Data records |
`src/rtl/gray_pkg.sv`:
```
// Shared Gray-code helpers and counter control-state encoding, used by the
// Gray counter, the Gray-to-binary converter and their benches.
package gray_pkg;

  typedef enum logic {
    CNT_IDLE = 1'b0,
    CNT_RUN  = 1'b1
  } cnt_state_e;

  // Helpers work on 32-bit values; callers cast to their own width.
  function automatic logic [31:0] bin2gray(input logic [31:0] b);
    return b ^ (b >> 1);
  endfunction

  function automatic logic [31:0] gray2bin(input logic [31:0] g);
    logic [31:0] b;
    b[31] = g[31];
    for (int i = 30; i >= 0; i--) begin
      b[i] = b[i+1] ^ g[i];
    end
    return b;
  endfunction

endpackage

```
`src/rtl/bin_to_gray.sv`:
```
// Parameterised combinational binary-to-reflected-Gray encoder.
module bin_to_gray #(
  parameter int WIDTH = 4
) (
  input  logic [WIDTH-1:0] bin,
  output logic [WIDTH-1:0] gray
);

  assign gray = bin ^ (bin >> 1);

endmodule

```
`src/rtl/gray_code_counter.sv`:
```
// Registered up/down counter with Gray-coded output and wrap pulse.
// Define GRAY_CNT_CHECK_EN to build the sticky single-bit-change checker (err).
module gray_code_counter
  import gray_pkg::*;
#(
  parameter int WIDTH   = 4,
  parameter int RST_VAL = 0
) (
  input  logic             clk,
  input  logic             rst_n,
  input  logic             clr,
  input  logic             load,
  input  logic [WIDTH-1:0] load_val,
  input  logic             en,
  input  logic             up_dn,
  output logic [WIDTH-1:0] gray,
  output logic [WIDTH-1:0] bin,
  output logic             wrap,
  output logic             err
);

  localparam logic [WIDTH-1:0] RST_BIN  = WIDTH'(RST_VAL);
  localparam logic [WIDTH-1:0] RST_GRAY = WIDTH'(bin2gray(32'(RST_VAL)));
  localparam logic [WIDTH-1:0] MAX_BIN  = '1;

  logic [WIDTH-1:0] bin_q, bin_d;
  logic [WIDTH-1:0] gray_q, gray_d;
  logic             wrap_q, wrap_d;
  logic             step;
  cnt_state_e       state_q, state_d;

  // NOTE: every signal written here gets a default first so no latch is inferred.
  always_comb begin
    bin_d   = bin_q;
    wrap_d  = 1'b0;
    step    = 1'b0;
    state_d = CNT_IDLE;
    if (clr) begin
      bin_d = RST_BIN;
    end else if (load) begin
      bin_d = load_val;
    end else if (en) begin
      step    = 1'b1;
      state_d = CNT_RUN;
      if (up_dn) begin
        bin_d  = bin_q + 1'b1;
        wrap_d = (bin_q == MAX_BIN);
      end else begin
        bin_d  = bin_q - 1'b1;
        wrap_d = (bin_q == '0);
      end
    end
  end

  bin_to_gray #(.WIDTH(WIDTH)) u_enc (
    .bin  (bin_d),
    .gray (gray_d)
  );

  // NOTE: sequential state uses non-blocking assignments so all flops update together.
  always_ff @(posedge clk or negedge rst_n) begin
    if (!rst_n) begin
      bin_q   <= RST_BIN;
      gray_q  <= RST_GRAY;
      wrap_q  <= 1'b0;
      state_q <= CNT_IDLE;
    end else begin
      bin_q   <= bin_d;
      gray_q  <= gray_d;
      wrap_q  <= wrap_d;
      state_q <= state_d;
    end
  end

  assign bin  = bin_q;
  assign gray = gray_q;
  // RUN means the last edge was a count step; wrap can only follow one.
  assign wrap = wrap_q & (state_q == CNT_RUN);

`ifdef GRAY_CNT_CHECK_EN
  logic [WIDTH-1:0] prev_gray_q;
  logic             err_q;

  // prev_gray holds the code before the last step; after a step gray must differ in one bit.
  always_ff @(posedge clk or negedge rst_n) begin
    if (!rst_n) begin
      prev_gray_q <= RST_GRAY;
      err_q       <= 1'b0;
    end else begin
      if (clr) begin
        err_q <= 1'b0;
      end else if (state_q == CNT_RUN && $countones(gray_q ^ prev_gray_q) != 1) begin
        err_q <= 1'b1;
      end
      if (clr || load) begin
        prev_gray_q <= gray_d;
      end else if (step) begin
        prev_gray_q <= gray_q;
      end
    end
  end

  assign err = err_q;
`else
  assign err = 1'b0;
`endif

endmodule
```
`config.mk`:
```
export PLATFORM = sky130hd
export DESIGN_NAME = gray_code_counter
export DESIGN_NICKNAME = d
export VERILOG_FILES = /design/src/rtl/gray_pkg.sv /design/src/rtl/bin_to_gray.sv /design/src/rtl/gray_code_counter.sv
export SDC_FILE = /design/constraint.sdc
export NUM_CORES = 1
export LEC_CHECK = 0
export ABC_AREA = 0
export BUFFER_PORTS_ARGS = -buffer_cell sky130_fd_sc_hd__buf_2
export CAP_MARGIN = 20
export CORE_AREA = 2 2 39 41
export CTS_BUF_LIST = sky130_fd_sc_hd__clkbuf_2
export CTS_CLUSTER_DIAMETER = 30
export DETAILED_ROUTE_END_ITERATION = 10
export DIE_AREA = 0 0 41 43
export GPL_TIMING_DRIVEN = 0
export PLACE_DENSITY = 0.72
export SYNTH_ARGS = -nofsm -noshare
export SYNTH_HDL_FRONTEND = slang
export SYNTH_SLANG_ARGS = --single-unit
```
`constraint.sdc`:
```
create_clock -name clk -period 2.5 [get_ports clk]
set_clock_uncertainty 0.05 [all_clocks]
set_input_delay 0 -clock clk [delete_from_list [all_inputs] [get_ports clk]]
set_output_delay 0 -clock clk [all_outputs]
set_load 0.02 [all_outputs]
```
==> impl_metrics.tcl <==
set metrics [dict create \
    outcome "complete, no violations" \
    antenna_found_initial 0 \
    hold_viol 0 \
    synth.most_common_cell "dfrtp_1" \
    path_clk_slew_ps 80 \
    ys_types 37 \
    min_period_over_period_pct 83.2 \
    first_pass_iters 2 \
    crit_arrival_ps 2140 \
    drt-initial-drc-count 3 \
    place.port_buffers 17 \
    rows 14 \
    startpoint_type "flip-flop" \
    fin_util_pct 53.3 \
    numCtsBuffers 3 \
    overflow 0 \
    cts_tree "built" \
    clk_latency_ps 230 \
    gp_routability_congestion 0.780 \
    routed_wl_um 1160 \
    h-tree-depth 1 \
    n_antenna_cell 0 \
    avgSynthCellArea_um2 10.2 \
    syn_inst 58 \
    synth_area_leader_cell "dfrtp_1" \
    hold_path_class "in -> reg" \
    die_h_um 43 \
    worstPathRequired_ps 2560 \
    slew_viol_final 0 \
    grt_max_degree 11 \
    route.detailed.drc 0 \
    drtAntennaViolNets 0 \
    cpPeakStageDelay_ps 490 \
    ios 20 \
    drt-vias-per-instance 5.02 \
    drive_gt1_share_pct 37.0 \
    syn_area_um2 593 \
    synth_warnings 0 \
    p_per_area_mw_per_mm2 511 \
    min_period_ps 2080 \
    crit_chain "inv_1, fa_1, xnor2_1, a211oi_1, nor3_1, mux2_4" \
    cp_max_fo 7 \
    critical_path.top_delay_family "flip-flops" \
    yosys-top-cells-area "dfrtp_1 38%, ha_1 4.2%, buf_4 3.8%, fa_1 3.4%, mux2i_1 3.4%" \
    synth_ff_type "dfrtp_1" \
    multi_input_area_um2 323 \
    cts_root_buffer "clkbuf_2" \
    grt_pass1_wl_um 2060 \
    path_buf_inv 1 \
    die_w_um 41 \
    setup_viol 0 \
    crit_type "reg -> reg" \
    die_area_mm2 0.00176 \
    grt_pass1_vias 503 \
    setup_tns_ps 0 \
    dp.final_hpwl_um 910 \
    ys_ff_latch 9 \
    fillers 136 \
    maxCapViolations 0 \
    cts-resized-gates 0 \
    power_leakage_nw 0.387 \
    grt_setup_unrepaired "no" \
    synth_edf_count 0 \
    async_flop_share_pct 100 \
    syn2layout_area_growth_pct 24.5 \
    cp-end-kind "flip-flop" \
    peakVddDrop_uv 127 \
    register_area_um2 225 \
    finalPower_w 0.000377 \
    fmax_mhz 481 \
    syn-num-nets 71 \
    coreArea_mm2 0.00138 \
    clk_path_buf_depth 2 \
    clock_sinks 9 \
    initial_core_util_pct 42.9 \
    synth_common_cells "9 x dfrtp_1, 5 x inv_1, 3 x buf_4" \
    wl_per_cell_um 12.0 \
    yosysSeqAreaShare_pct 38.0 \
    crit_slowest_cell "dfrtp_1" \
    yosys.area.top_type_share_pct 38.0 \
    vias 487 \
    nNetsFinal 95 \
    track_usage_pct 16.8 \
]
## cell type report
type / instances / area share (%)
flip-flops and latches: 9 / 30.5
repair buffers: 19 / 14.2
plain buffers: 4 / 3.56
multi-input cells: 40 / 43.7
clock buffers: 4 / 2.71
well taps: 16 / 2.71
inverters: 5 / 2.54
## report_power, final
| group | internal, W | total [W] | switching, W |
|---|---|---|---|
| Clock | 0.0000426 | 0.0000866 | 0.0000440 |
| Sequential | 0.000159 | 0.000171 | 0.0000125 |
| Combinational | 0.0000545 | 0.000119 | 0.0000646 |
## repair_timing
action	4_1_cts	5_1_grt
hold buffers	2	0
endpoints found under the hold margin	13	0
buffers inserted	0	0
## registers in the layout, indices dropped and copies added (netlist names)
register	flops
bin	4
gray	3
state_q	1
wrap_q	1
## final timing paths
path / slack (ps) / cells past startpoint / from / end
min in group asynchronous: 90 / 2 / rst_n / gray[0]
min reg2reg: 600 / 2 / bin[1] / wrap_q
max in group asynchronous: 2140 / 2 / rst_n / bin[3]
max: 420 / 6 / bin[0] / gray[2]
min: 60 / 2 / en / state_q
max reg2reg: 420 / 6 / bin[0] / gray[2]
## metrics by stage
stage                     area (um2)  hold WS (ps)  setup slack (ps)  std cells
final                            738          56.8               420         97
after global routing             738          46.9               253         97
after CTS                        738          47.4               423         97
after detailed placement         698          -197               434         91
after global placement           698          -199               472         91
after floorplan                  593          -346               508         58
## routing by layer
metal | vias up | wire length [um] | track usage (%)
li1 | 246 | - | -
met1 | 235 | 503 | 20.4
met2 | 6 | 635 | 27.2
met3 | 0 | 22 | 2.09
met4 | 0 | 0 | 8.67
met5 | - | 0 | 0
## placed cells by master (no fill, tap or decap), types with 2 or more instances in the layout
| master | count |
|---|---|
| dlygate4sd3_1 | 2 |
| buf_4 | 3 |
| dfrtp_1 | 9 |
| nor3b_1 | 2 |
| xnor2_1 | 2 |
| buf_2 | 17 |
| nor2b_1 | 2 |
| inv_1 | 5 |
| nor2_1 | 2 |
| ha_1 | 2 |
| mux2i_1 | 2 |
| clkbuf_2 | 4 |
| nand3_1 | 2 |
## kinds of logic (layout without fill, tap and decap cells)
family                   after synthesis  count (layout)  synth area share, %
multiplexers                           4               4                 7.81
AO/OA/AOI/OAI                         10              10                 13.1
XOR/XNOR                               3               3                 4.43
AND/OR/NAND/NOR                       19              19                 20.9
buffers and inverters                  9              32                 7.59
other                                  1               1                0.632
flip-flops                             9               9                 38.0
adder cells (fa/ha/maj)                3               3                 7.59
(Power assumes the default switching activity.)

About this exercise | Look above for the line with "grt_pass1_wl_um 2060 \" and the line with "## metrics by stage"; transcribe both and all lines in between, exactly, and nothing else.

Expected answer |
    grt_pass1_wl_um 2060 \
    path_buf_inv 1 \
    die_w_um 41 \
    setup_viol 0 \
    crit_type "reg -> reg" \
    die_area_mm2 0.00176 \
    grt_pass1_vias 503 \
    setup_tns_ps 0 \
    dp.final_hpwl_um 910 \
    ys_ff_latch 9 \
    fillers 136 \
    maxCapViolations 0 \
    cts-resized-gates 0 \
    power_leakage_nw 0.387 \
    grt_setup_unrepaired "no" \
    synth_edf_count 0 \
    async_flop_share_pct 100 \
    syn2layout_area_growth_pct 24.5 \
    cp-end-kind "flip-flop" \
    peakVddDrop_uv 127 \
    register_area_um2 225 \
    finalPower_w 0.000377 \
    fmax_mhz 481 \
    syn-num-nets 71 \
    coreArea_mm2 0.00138 \
    clk_path_buf_depth 2 \
    clock_sinks 9 \
    initial_core_util_pct 42.9 \
    synth_common_cells "9 x dfrtp_1, 5 x inv_1, 3 x buf_4" \
    wl_per_cell_um 12.0 \
    yosysSeqAreaShare_pct 38.0 \
    crit_slowest_cell "dfrtp_1" \
    yosys.area.top_type_share_pct 38.0 \
    vias 487 \
    nNetsFinal 95 \
    track_usage_pct 16.8 \
]
## cell type report
type / instances / area share (%)
flip-flops and latches: 9 / 30.5
repair buffers: 19 / 14.2
plain buffers: 4 / 3.56
multi-input cells: 40 / 43.7
clock buffers: 4 / 2.71
well taps: 16 / 2.71
inverters: 5 / 2.54
## report_power, final
| group | internal, W | total [W] | switching, W |
|---|---|---|---|
| Clock | 0.0000426 | 0.0000866 | 0.0000440 |
| Sequential | 0.000159 | 0.000171 | 0.0000125 |
| Combinational | 0.0000545 | 0.000119 | 0.0000646 |
## repair_timing
action	4_1_cts	5_1_grt
hold buffers	2	0
endpoints found under the hold margin	13	0
buffers inserted	0	0
## registers in the layout, indices dropped and copies added (netlist names)
register	flops
bin	4
gray	3
state_q	1
wrap_q	1
## final timing paths
path / slack (ps) / cells past startpoint / from / end
min in group asynchronous: 90 / 2 / rst_n / gray[0]
min reg2reg: 600 / 2 / bin[1] / wrap_q
max in group asynchronous: 2140 / 2 / rst_n / bin[3]
max: 420 / 6 / bin[0] / gray[2]
min: 60 / 2 / en / state_q
max reg2reg: 420 / 6 / bin[0] / gray[2]
## metrics by stage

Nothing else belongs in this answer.